# new sig, critique plz



## N1™ (Apr 8, 2007)

.....


----------



## JimmyJames (Dec 29, 2009)

Looks great..... what does it say????


----------



## N1™ (Apr 8, 2007)

JimmyJames said:


> Looks great..... what does it say????


on the left it says Ikuhisa Minowa , i have no idea what the plate says


----------



## HitOrGetHit (Jun 29, 2009)

I like it. I like a lot of you work because it is so different from everyone all of the other sigs on the board. Very interesting! :thumbsup:


----------



## N1™ (Apr 8, 2007)

HitOrGetHit said:


> I like it. I like a lot of you work because it is so different from everyone all of the other sigs on the board.

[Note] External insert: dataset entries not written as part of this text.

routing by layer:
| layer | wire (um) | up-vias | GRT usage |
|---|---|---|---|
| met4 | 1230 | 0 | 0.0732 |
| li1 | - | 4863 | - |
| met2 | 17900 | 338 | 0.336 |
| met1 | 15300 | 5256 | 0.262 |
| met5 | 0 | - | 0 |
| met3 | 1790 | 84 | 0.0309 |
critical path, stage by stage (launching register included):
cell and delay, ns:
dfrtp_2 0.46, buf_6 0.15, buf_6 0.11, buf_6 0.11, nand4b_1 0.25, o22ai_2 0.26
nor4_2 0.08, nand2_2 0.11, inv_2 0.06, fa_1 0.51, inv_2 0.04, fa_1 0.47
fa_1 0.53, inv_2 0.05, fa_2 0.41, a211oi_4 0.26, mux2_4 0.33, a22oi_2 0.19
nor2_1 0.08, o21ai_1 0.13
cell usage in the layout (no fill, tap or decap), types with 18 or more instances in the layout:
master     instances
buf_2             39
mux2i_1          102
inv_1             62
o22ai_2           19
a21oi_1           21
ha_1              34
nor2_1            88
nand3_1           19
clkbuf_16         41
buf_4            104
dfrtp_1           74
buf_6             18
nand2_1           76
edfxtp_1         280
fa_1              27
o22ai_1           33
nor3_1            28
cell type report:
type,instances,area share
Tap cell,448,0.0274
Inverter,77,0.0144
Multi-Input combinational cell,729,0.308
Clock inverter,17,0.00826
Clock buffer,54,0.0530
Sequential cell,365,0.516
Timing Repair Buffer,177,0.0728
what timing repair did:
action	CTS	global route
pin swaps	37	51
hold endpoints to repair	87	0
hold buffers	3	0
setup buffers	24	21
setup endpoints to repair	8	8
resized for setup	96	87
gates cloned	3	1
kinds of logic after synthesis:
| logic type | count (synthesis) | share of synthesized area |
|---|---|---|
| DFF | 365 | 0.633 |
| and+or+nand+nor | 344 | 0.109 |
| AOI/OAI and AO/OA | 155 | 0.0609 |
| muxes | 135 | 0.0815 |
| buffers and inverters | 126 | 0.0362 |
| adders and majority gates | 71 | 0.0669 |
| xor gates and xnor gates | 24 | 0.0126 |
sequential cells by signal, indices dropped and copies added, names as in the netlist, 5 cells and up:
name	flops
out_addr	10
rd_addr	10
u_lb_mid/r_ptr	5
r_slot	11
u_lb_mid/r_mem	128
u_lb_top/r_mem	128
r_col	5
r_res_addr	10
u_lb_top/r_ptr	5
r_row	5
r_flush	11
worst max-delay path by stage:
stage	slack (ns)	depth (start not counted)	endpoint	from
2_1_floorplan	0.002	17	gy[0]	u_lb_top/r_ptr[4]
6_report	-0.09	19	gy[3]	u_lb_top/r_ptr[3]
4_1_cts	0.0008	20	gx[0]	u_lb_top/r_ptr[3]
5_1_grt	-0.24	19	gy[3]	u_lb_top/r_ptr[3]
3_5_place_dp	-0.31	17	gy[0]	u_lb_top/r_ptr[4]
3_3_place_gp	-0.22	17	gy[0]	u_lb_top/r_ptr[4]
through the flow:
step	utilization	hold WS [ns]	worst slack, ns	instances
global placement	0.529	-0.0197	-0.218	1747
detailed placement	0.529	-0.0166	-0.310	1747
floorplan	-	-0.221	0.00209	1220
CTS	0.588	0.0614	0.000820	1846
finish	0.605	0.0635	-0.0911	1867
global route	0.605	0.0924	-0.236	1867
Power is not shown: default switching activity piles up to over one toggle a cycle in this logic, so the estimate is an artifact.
`src/rtl/peripheral_dbg_pu_msp430_dbg_arbiter.sv`:
```
// Arbitrates the MSP430 debug register port between UART (A) and I2C (B) front-ends; accesses forwarded one cycle after the strobe.
// No backpressure: non-owner requests are dropped and counted. Ownership is held across bursts, pending reads and an idle window.
module peripheral_dbg_pu_msp430_dbg_arbiter #(
    parameter int unsigned HOLD_CYCLES = 255
) (
    input  logic        i_dbg_clk,
    input  logic        i_dbg_rst,
    input  logic        i_a_en,
    input  logic [5:0]  i_a_addr,
    input  logic [15:0] i_a_din,
    input  logic        i_a_wr,
    input  logic        i_a_rd,
    output logic        o_a_rd_rdy,
    output logic        o_a_gnt,
    input  logic        i_b_en,
    input  logic [5:0]  i_b_addr,
    input  logic [15:0] i_b_din,
    input  logic        i_b_wr,
    input  logic        i_b_rd,
    output logic        o_b_rd_rdy,
    output logic        o_b_gnt,
    output logic [5:0]  o_dbg_addr,
    output logic [15:0] o_dbg_din,
    output logic        o_dbg_wr,
    output logic        o_dbg_rd,
    input  logic        i_dbg_rd_rdy,
    input  logic        i_mem_burst,
    output logic [1:0]  o_owner,
    output logic [7:0]  o_drop_cnt
);

    typedef enum logic [1:0] {
        IDLE  = 2'b00,
        OWN_A = 2'b01,
        OWN_B = 2'b10
    } state_t;

    localparam logic [7:0] HOLD_LOAD = HOLD_CYCLES[7:0];

    state_t      r_state;
    logic        r_last_b;
    logic [7:0]  r_hold;
    logic        r_rd_pend;
    logic [5:0]  r_dbg_addr;
    logic [15:0] r_dbg_din;
    logic        r_dbg_wr;
    logic        r_dbg_rd;
    logic [7:0]  r_drop_cnt;

    logic        w_req_a;
    logic        w_req_b;
    logic        w_active;
    logic        w_sel_b;
    logic        w_sel_en;
    logic        w_sel_wr;
    logic        w_sel_rd;
    logic [5:0]  w_sel_addr;
    logic [15:0] w_sel_din;
    logic        w_fwd;
    logic        w_other;
    logic        w_drop;
    logic        w_own_dis;
    logic        w_run;
    logic        w_release;
    logic        w_issue_rd;

    always_comb begin
        w_req_a  = i_a_en & (i_a_wr | i_a_rd);
        w_req_b  = i_b_en & (i_b_wr | i_b_rd);
        w_active = (r_state == OWN_A) | (r_state == OWN_B);

        // In IDLE under contention, the port that did not own last time wins.
        w_sel_b = 1'b0;
        case (r_state)
            OWN_A:   w_sel_b = 1'b0;
            OWN_B:   w_sel_b = 1'b1;
            default: w_sel_b = w_req_b & (~w_req_a | ~r_last_b);
        endcase

        w_sel_en   = w_sel_b ? i_b_en   : i_a_en;
        w_sel_wr   = w_sel_b ? i_b_wr   : i_a_wr;
        w_sel_rd   = w_sel_b ? i_b_rd   : i_a_rd;
        w_sel_addr = w_sel_b ? i_b_addr : i_a_addr;
        w_sel_din  = w_sel_b ? i_b_din  : i_a_din;

        w_fwd      = w_sel_b ? w_req_b : w_req_a;
        w_other    = w_sel_b ? w_req_a : w_req_b;
        w_drop     = w_other | (w_fwd & w_sel_wr & w_sel_rd);
        w_issue_rd = w_fwd & w_sel_rd & ~w_sel_wr;

        w_own_dis  = w_active & ~w_sel_en;
        w_run      = (r_hold != 8'd0) & ~i_mem_burst & ~r_rd_pend;
        w_release  = w_active & (~w_sel_en |
                     (~w_fwd & (r_hold == 8'd0) & ~i_mem_burst & ~r_rd_pend));
    end

    always_ff @(posedge i_dbg_clk or posedge i_dbg_rst) begin
        if (i_dbg_rst) begin
            r_state    <= IDLE;
            r_last_b   <= 1'b1;
            r_hold     <= 8'd0;
            r_rd_pend  <= 1'b0;
            r_dbg_addr <= 6'h00;
            r_dbg_din  <= 16'h0000;
            r_dbg_wr   <= 1'b0;
            r_dbg_rd   <= 1'b0;
            r_drop_cnt <= 8'd0;
        end else begin
            r_dbg_wr <= w_fwd & w_sel_wr;
            r_dbg_rd <= w_issue_rd;
            if (w_fwd) begin
                r_dbg_addr <= w_sel_addr;
            end
            if (w_fwd & w_sel_wr) begin
                r_dbg_din <= w_sel_din;
            end

            if (w_drop && (r_drop_cnt != 8'hFF)) begin
                r_drop_cnt <= r_drop_cnt + 8'd1;
            end

            // Disabling the owner abandons its read so a late return goes nowhere.
            if (w_own_dis) begin
                r_rd_pend <= 1'b0;
            end else if (w_issue_rd) begin
                r_rd_pend <= 1'b1;
            end else if (i_dbg_rd_rdy) begin
                r_rd_pend <= 1'b0;
            end

            if (w_fwd) begin
                r_hold <= HOLD_LOAD;
            end else if (w_own_dis) begin
                r_hold <= 8'd0;
            end else if (w_run) begin
                r_hold <= r_hold - 8'd1;
            end

            case (r_state)
                IDLE: begin
                    if (w_fwd) begin
                        r_state <= w_sel_b ? OWN_B : OWN_A;
                    end
                end
                OWN_A, OWN_B: begin
                    if (w_release) begin
                        r_state  <= IDLE;
                        r_last_b <= (r_state == OWN_B);
                    end
                end
                default: r_state <= IDLE;
            endcase
        end
    end

    assign o_owner    = r_state;
    assign o_a_gnt    = (r_state == OWN_A);
    assign o_b_gnt    = (r_state == OWN_B);
    assign o_a_rd_rdy = i_dbg_rd_rdy & r_rd_pend & (r_state == OWN_A);
    assign o_b_rd_rdy = i_dbg_rd_rdy & r_rd_pend & (r_state == OWN_B);
    assign o_dbg_addr = r_dbg_addr;
    assign o_dbg_din  = r_dbg_din;
    assign o_dbg_wr   = r_dbg_wr;
    assign o_dbg_rd   = r_dbg_rd;
    assign o_drop_cnt = r_drop_cnt;

endmodule

```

Very interesting! :thumbsup:


thanks, very nice comment 

repped


----------



## HitOrGetHit (Jun 29, 2009)

Man it must be late, I snuck the word "everyone" in there out of nowhere! :confused02:


----------



## Toxic (Mar 1, 2007)

I love it, honestly I think its definatly one of the better pieces I have seen on the site.


----------



## D.P. (Oct 8, 2008)

I agree with Hit, you bring a unique style. I love it. :thumbsup:


----------